What lines of the data include the string "delay"? Copy them all.

_RECORDS SUPPLIED_.
=== Begin Enclosure ===
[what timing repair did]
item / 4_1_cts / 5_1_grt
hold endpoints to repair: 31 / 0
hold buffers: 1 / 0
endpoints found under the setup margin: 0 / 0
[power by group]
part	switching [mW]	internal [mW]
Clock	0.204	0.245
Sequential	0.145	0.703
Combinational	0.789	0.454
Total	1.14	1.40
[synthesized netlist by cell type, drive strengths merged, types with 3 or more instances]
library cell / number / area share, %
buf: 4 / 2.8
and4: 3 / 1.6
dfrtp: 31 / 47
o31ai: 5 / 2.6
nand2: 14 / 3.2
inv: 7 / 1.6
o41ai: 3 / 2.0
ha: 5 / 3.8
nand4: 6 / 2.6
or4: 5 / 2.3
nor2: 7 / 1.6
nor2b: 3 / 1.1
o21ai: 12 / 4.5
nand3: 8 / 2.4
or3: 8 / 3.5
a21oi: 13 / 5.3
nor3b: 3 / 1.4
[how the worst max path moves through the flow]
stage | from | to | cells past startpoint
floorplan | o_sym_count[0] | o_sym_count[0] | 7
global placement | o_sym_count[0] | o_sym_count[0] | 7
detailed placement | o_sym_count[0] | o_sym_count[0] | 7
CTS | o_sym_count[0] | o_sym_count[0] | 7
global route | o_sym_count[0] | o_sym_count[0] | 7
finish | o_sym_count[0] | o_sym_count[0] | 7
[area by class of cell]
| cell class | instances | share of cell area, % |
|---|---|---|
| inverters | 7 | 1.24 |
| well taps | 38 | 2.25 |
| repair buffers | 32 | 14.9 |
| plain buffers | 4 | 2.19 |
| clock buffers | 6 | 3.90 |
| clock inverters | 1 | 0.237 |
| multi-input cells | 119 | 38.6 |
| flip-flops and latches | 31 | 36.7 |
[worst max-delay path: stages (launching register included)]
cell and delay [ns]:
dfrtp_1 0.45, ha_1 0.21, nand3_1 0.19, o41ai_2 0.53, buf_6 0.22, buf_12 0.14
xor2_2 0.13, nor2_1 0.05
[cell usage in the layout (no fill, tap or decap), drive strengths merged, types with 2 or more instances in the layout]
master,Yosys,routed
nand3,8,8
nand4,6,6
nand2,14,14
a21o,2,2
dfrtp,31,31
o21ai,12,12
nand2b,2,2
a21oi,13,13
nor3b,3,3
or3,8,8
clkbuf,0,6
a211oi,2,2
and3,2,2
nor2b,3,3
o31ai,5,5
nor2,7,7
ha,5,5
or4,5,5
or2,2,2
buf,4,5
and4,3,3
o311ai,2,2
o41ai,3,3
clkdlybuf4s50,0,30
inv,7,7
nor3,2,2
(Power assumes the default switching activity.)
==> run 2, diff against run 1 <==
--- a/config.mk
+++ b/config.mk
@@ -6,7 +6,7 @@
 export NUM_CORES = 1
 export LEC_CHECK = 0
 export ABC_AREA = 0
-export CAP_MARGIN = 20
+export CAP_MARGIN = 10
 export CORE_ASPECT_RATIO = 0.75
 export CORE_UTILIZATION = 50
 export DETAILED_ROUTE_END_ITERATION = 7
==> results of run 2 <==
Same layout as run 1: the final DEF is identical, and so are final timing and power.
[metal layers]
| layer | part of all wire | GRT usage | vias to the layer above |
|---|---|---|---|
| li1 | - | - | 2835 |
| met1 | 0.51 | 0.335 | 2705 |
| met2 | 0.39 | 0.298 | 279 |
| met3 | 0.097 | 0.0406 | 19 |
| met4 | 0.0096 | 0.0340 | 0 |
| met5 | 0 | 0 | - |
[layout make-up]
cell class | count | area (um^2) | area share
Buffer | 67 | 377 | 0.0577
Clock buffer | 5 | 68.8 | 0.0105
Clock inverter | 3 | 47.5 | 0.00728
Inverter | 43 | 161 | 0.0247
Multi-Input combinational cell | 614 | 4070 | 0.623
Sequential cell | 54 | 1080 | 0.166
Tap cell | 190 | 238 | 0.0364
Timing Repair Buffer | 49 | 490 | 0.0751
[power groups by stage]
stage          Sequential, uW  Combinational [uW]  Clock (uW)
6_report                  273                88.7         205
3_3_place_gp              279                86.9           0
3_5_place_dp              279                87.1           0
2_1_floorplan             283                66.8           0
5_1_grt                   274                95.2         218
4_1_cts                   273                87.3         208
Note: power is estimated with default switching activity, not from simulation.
### src/rtl/tt_um_seq_divider.sv
// Sequential restoring divider: 8-bit dividend / 4-bit divisor, one quotient bit per clock.
// Tiny Tapeout user project using the standard tt_um pin set.
module tt_um_seq_divider (
    input  logic       clk,
    input  logic       rst_n,
    input  logic       ena,
    input  logic [7:0] ui_in,
    input  logic [7:0] uio_in,
    output logic [7:0] uo_out,
    output logic [7:0] uio_out,
    output logic [7:0] uio_oe
);

    localparam int unsigned DW = 8;  // dividend / quotient width
    localparam int unsigned VW = 4;  // divisor / remainder width
    localparam int unsigned CW = 3;  // bit counter width

    typedef enum logic [1:0] {
        IDLE = 2'd0,
        RUN  = 2'd1,
        DONE = 2'd2
    } state_t;

    state_t state_q, state_d;

    logic [DW-1:0] dividend_q, dividend_d;
    logic [VW-1:0] divisor_q,  divisor_d;
    logic [CW-1:0] cnt_q,      cnt_d;
    logic [DW-1:0] quot_q,     quot_d;
    logic [VW-1:0] rem_q,      rem_d;
    logic          busy_q,     busy_d;
    logic          done_q,     done_d;
    logic          dbz_q,      dbz_d;

    logic [VW-1:0] divisor_in;
    logic          start;
    logic          sel;
    logic          accept;
    logic          div_zero_in;
    logic [VW:0]   partial;
    logic          fits;

    assign divisor_in  = uio_in[3:0];
    assign start       = uio_in[4];
    assign sel         = uio_in[5];
    assign accept      = start && (state_q != RUN);
    assign div_zero_in = (divisor_in == '0);

    // One restoring step: shift in the next dividend bit and trial-subtract with a 5-bit compare.
    assign partial = {rem_q, dividend_q[cnt_q]};
    assign fits    = (partial >= {1'b0, divisor_q});

    // State register
    always_ff @(posedge clk or negedge rst_n) begin
        if (!rst_n) begin
            state_q <= IDLE;
        end else begin
            state_q <= state_d;
        end
    end

    // Next-state logic
    always_comb begin
        state_d = state_q;
        case (state_q)
            IDLE, DONE: begin
                if (start) begin
                    state_d = div_zero_in ? DONE : RUN;
                end
            end
            RUN: begin
                if (cnt_q == '0) begin
                    state_d = DONE;
                end
            end
            default: state_d = IDLE;
        endcase
    end

    // Datapath and status next values
    always_comb begin
        dividend_d = dividend_q;
        divisor_d  = divisor_q;
        cnt_d      = cnt_q;
        quot_d     = quot_q;
        rem_d      = rem_q;
        busy_d     = busy_q;
        done_d     = done_q;
        dbz_d      = dbz_q;

        if (accept) begin
            dividend_d = ui_in;
            divisor_d  = divisor_in;
            cnt_d      = CW'(DW - 1);
            if (div_zero_in) begin
                quot_d = '1;
                rem_d  = '1;
                dbz_d  = 1'b1;
                busy_d = 1'b0;
                done_d = 1'b1;
            end else begin
                quot_d = '0;
                rem_d  = '0;
                dbz_d  = 1'b0;
                busy_d = 1'b1;
                done_d = 1'b0;
            end
        end else if (state_q == RUN) begin
            if (fits) begin
                rem_d = VW'(partial - {1'b0, divisor_q});
            end else begin
                rem_d = partial[VW-1:0];
            end
            quot_d[cnt_q] = fits;
            cnt_d         = cnt_q - CW'(1);
            if (cnt_q == '0) begin
                busy_d = 1'b0;
                done_d = 1'b1;
            end
        end
    end

    // Datapath registers
    always_ff @(posedge clk or negedge rst_n) begin
        if (!rst_n) begin
            dividend_q <= '0;
            divisor_q  <= '0;
            cnt_q      <= '0;
            quot_q     <= '0;
            rem_q      <= '0;
            busy_q     <= 1'b0;
            done_q     <= 1'b0;
            dbz_q      <= 1'b0;
        end else begin
            dividend_q <= dividend_d;
            divisor_q  <= divisor_d;
            cnt_q      <= cnt_d;
            quot_q     <= quot_d;
            rem_q      <= rem_d;
            busy_q     <= busy_d;
            done_q     <= done_d;
            dbz_q      <= dbz_d;
        end
    end

    // Pin mapping; sel only steers the result mux
    assign uo_out  = sel ? {3'b000, dbz_q, rem_q} : quot_q;
    assign uio_out = {done_q, busy_q, 6'b00_0000};
    assign uio_oe  = 8'b1100_0000;

    logic unused_pins;
    assign unused_pins = &{1'b0, ena, uio_in[7:6]};

endmodule
`src/rtl/mips_cpu_axi_mem_bridge.sv`:
```
// AXI4-Lite slave to single-port synchronous memory bridge, one transaction at a time, writes before reads.
// Latency: bvalid 2 cycles after the last of AW/W; rvalid RD_LATENCY+2 cycles after the AR handshake.
// Backpressure: bvalid/rvalid hold until bready/rready; no new address is accepted until the response completes.
module mips_cpu_axi_mem_bridge #(
    parameter int unsigned ADDR_WIDTH = 14,
    parameter int unsigned MEM_WORDS  = 4096,
    parameter int unsigned RD_LATENCY = 1
) (
    input  logic                  mips_cpu_clk,
    input  logic                  mips_cpu_reset_n,
    input  logic [ADDR_WIDTH-1:0] mips_cpu_axi_if_awaddr,
    input  logic                  mips_cpu_axi_if_awvalid,
    output logic                  mips_cpu_axi_if_awready,
    input  logic [31:0]           mips_cpu_axi_if_wdata,
    input  logic [3:0]            mips_cpu_axi_if_wstrb,
    input  logic                  mips_cpu_axi_if_wvalid,
    output logic                  mips_cpu_axi_if_wready,
    output logic [1:0]            mips_cpu_axi_if_bresp,
    output logic                  mips_cpu_axi_if_bvalid,
    input  logic                  mips_cpu_axi_if_bready,
    input  logic [ADDR_WIDTH-1:0] mips_cpu_axi_if_araddr,
    input  logic                  mips_cpu_axi_if_arvalid,
    output logic                  mips_cpu_axi_if_arready,
    output logic [31:0]           mips_cpu_axi_if_rdata,
    output logic [1:0]            mips_cpu_axi_if_rresp,
    output logic                  mips_cpu_axi_if_rvalid,
    input  logic                  mips_cpu_axi_if_rready,
    output logic [ADDR_WIDTH-3:0] mem_addr,
    output logic                  mem_wen,
    output logic [3:0]            mem_wstrb,
    output logic [31:0]           mem_wdata,
    output logic                  mem_ren,
    input  logic [31:0]           mem_rdata
);
    localparam int unsigned IDX_W = ADDR_WIDTH - 2;

    typedef enum logic [2:0] {
        IDLE, WR_COLLECT, WR_MEM, WR_RESP, RD_MEM, RD_WAIT, RD_RESP
    } state_t;

    state_t           state;
    logic             aw_got;
    logic             w_got;
    logic [IDX_W-1:0] addr_q;
    logic [31:0]      wdata_q;
    logic [3:0]       wstrb_q;
    logic [1:0]       lat_cnt;

    logic aw_hs;
    logic w_hs;
    logic aw_next;
    logic w_next;
    logic addr_ok;
    logic unused_addr_lsbs;

    assign aw_hs   = mips_cpu_axi_if_awvalid & mips_cpu_axi_if_awready;
    assign w_hs    = mips_cpu_axi_if_wvalid & mips_cpu_axi_if_wready;
    assign aw_next = aw_got | aw_hs;
    assign w_next  = w_got | w_hs;
    assign addr_ok = (32'(addr_q) < MEM_WORDS);
    // Byte offsets are dropped: every access is a full word with strobes.
    assign unused_addr_lsbs = &{1'b0, mips_cpu_axi_if_awaddr[1:0], mips_cpu_axi_if_araddr[1:0]};

    // Transaction FSM with all AXI and memory outputs registered.
    always_ff @(posedge mips_cpu_clk or negedge mips_cpu_reset_n) begin
        if (!mips_cpu_reset_n) begin
            state                   <= IDLE;
            aw_got                  <= 1'b0;
            w_got                   <= 1'b0;
            addr_q                  <= '0;
            wdata_q                 <= '0;
            wstrb_q                 <= '0;
            lat_cnt                 <= '0;
            mips_cpu_axi_if_awready <= 1'b0;
            mips_cpu_axi_if_wready  <= 1'b0;
            mips_cpu_axi_if_arready <= 1'b0;
            mips_cpu_axi_if_bvalid  <= 1'b0;
            mips_cpu_axi_if_bresp   <= 2'b00;
            mips_cpu_axi_if_rvalid  <= 1'b0;
            mips_cpu_axi_if_rresp   <= 2'b00;
            mips_cpu_axi_if_rdata   <= '0;
            mem_addr                <= '0;
            mem_wen                 <= 1'b0;
            mem_wstrb               <= '0;
            mem_wdata               <= '0;
            mem_ren                 <= 1'b0;
        end else begin
            mem_wen <= 1'b0;
            mem_ren <= 1'b0;
            case (state)
                IDLE, WR_COLLECT: begin
                    if (aw_hs) addr_q <= mips_cpu_axi_if_awaddr[ADDR_WIDTH-1:2];
                    if (w_hs) begin
                        wdata_q <= mips_cpu_axi_if_wdata;
                        wstrb_q <= mips_cpu_axi_if_wstrb;
                    end
                    aw_got                  <= aw_next;
                    w_got                   <= w_next;
                    mips_cpu_axi_if_awready <= ~aw_next;
                    mips_cpu_axi_if_wready  <= ~w_next;
                    if (aw_next && w_next) begin
                        mips_cpu_axi_if_awready <= 1'b0;
                        mips_cpu_axi_if_wready  <= 1'b0;
                        state                   <= WR_MEM;
                    end else if (aw_next || w_next) begin
                        state <= WR_COLLECT;
                    end else if (mips_cpu_axi_if_arready) begin
                        // AR offered this cycle with the write channels closed.
                        mips_cpu_axi_if_arready <= 1'b0;
                        if (mips_cpu_axi_if_arvalid) begin
                            addr_q                  <= mips_cpu_axi_if_araddr[ADDR_WIDTH-1:2];
                            mips_cpu_axi_if_awready <= 1'b0;
                            mips_cpu_axi_if_wready  <= 1'b0;
                            state                   <= RD_MEM;
                        end
                    end else if (mips_cpu_axi_if_arvalid && !mips_cpu_axi_if_awvalid
                                 && !mips_cpu_axi_if_wvalid) begin
                        // Close the write channels while AR is offered so a write cannot slip in.
                        mips_cpu_axi_if_arready <= 1'b1;
                        mips_cpu_axi_if_awready <= 1'b0;
                        mips_cpu_axi_if_wready  <= 1'b0;
                    end
                end
                WR_MEM: begin
                    if (addr_ok) begin
                        mem_wen   <= 1'b1;
                        mem_addr  <= addr_q;
                        mem_wdata <= wdata_q;
                        mem_wstrb <= wstrb_q;
                    end
                    mips_cpu_axi_if_bresp <= addr_ok ? 2'b00 : 2'b10;
                    aw_got                <= 1'b0;
                    w_got                 <= 1'b0;
                    state                 <= WR_RESP;
                end
                WR_RESP: begin
                    if (!mips_cpu_axi_if_bvalid) begin
                        mips_cpu_axi_if_bvalid <= 1'b1;
                    end else if (mips_cpu_axi_if_bready) begin
                        mips_cpu_axi_if_bvalid  <= 1'b0;
                        mips_cpu_axi_if_awready <= 1'b1;
                        mips_cpu_axi_if_wready  <= 1'b1;
                        state                   <= IDLE;
                    end
                end
                RD_MEM: begin
                    if (addr_ok) begin
                        mem_ren  <= 1'b1;
                        mem_addr <= addr_q;
                    end
                    lat_cnt <= '0;
                    state   <= RD_WAIT;
                end
                RD_WAIT: begin
                    // Count the memory pipeline; data is sampled once it has settled.
                    if (32'(lat_cnt) == RD_LATENCY) begin
                        mips_cpu_axi_if_rdata  <= addr_ok ? mem_rdata : 32'h0;
                        mips_cpu_axi_if_rresp  <= addr_ok ? 2'b00 : 2'b10;
                        mips_cpu_axi_if_rvalid <= 1'b1;
                        state                  <= RD_RESP;
                    end else begin
                        lat_cnt <= lat_cnt + 2'd1;
                    end
                end
                RD_RESP: begin
                    if (mips_cpu_axi_if_rready) begin
                        mips_cpu_axi_if_rvalid  <= 1'b0;
                        mips_cpu_axi_if_awready <= 1'b1;
                        mips_cpu_axi_if_wready  <= 1'b1;
                        state                   <= IDLE;
                    end
                end
                default: state <= IDLE;
            endcase
        end
    end
endmodule
```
=== End Enclosure ===
_TASK ANSWER_.
[worst max-delay path: stages (launching register included)]
cell and delay [ns]:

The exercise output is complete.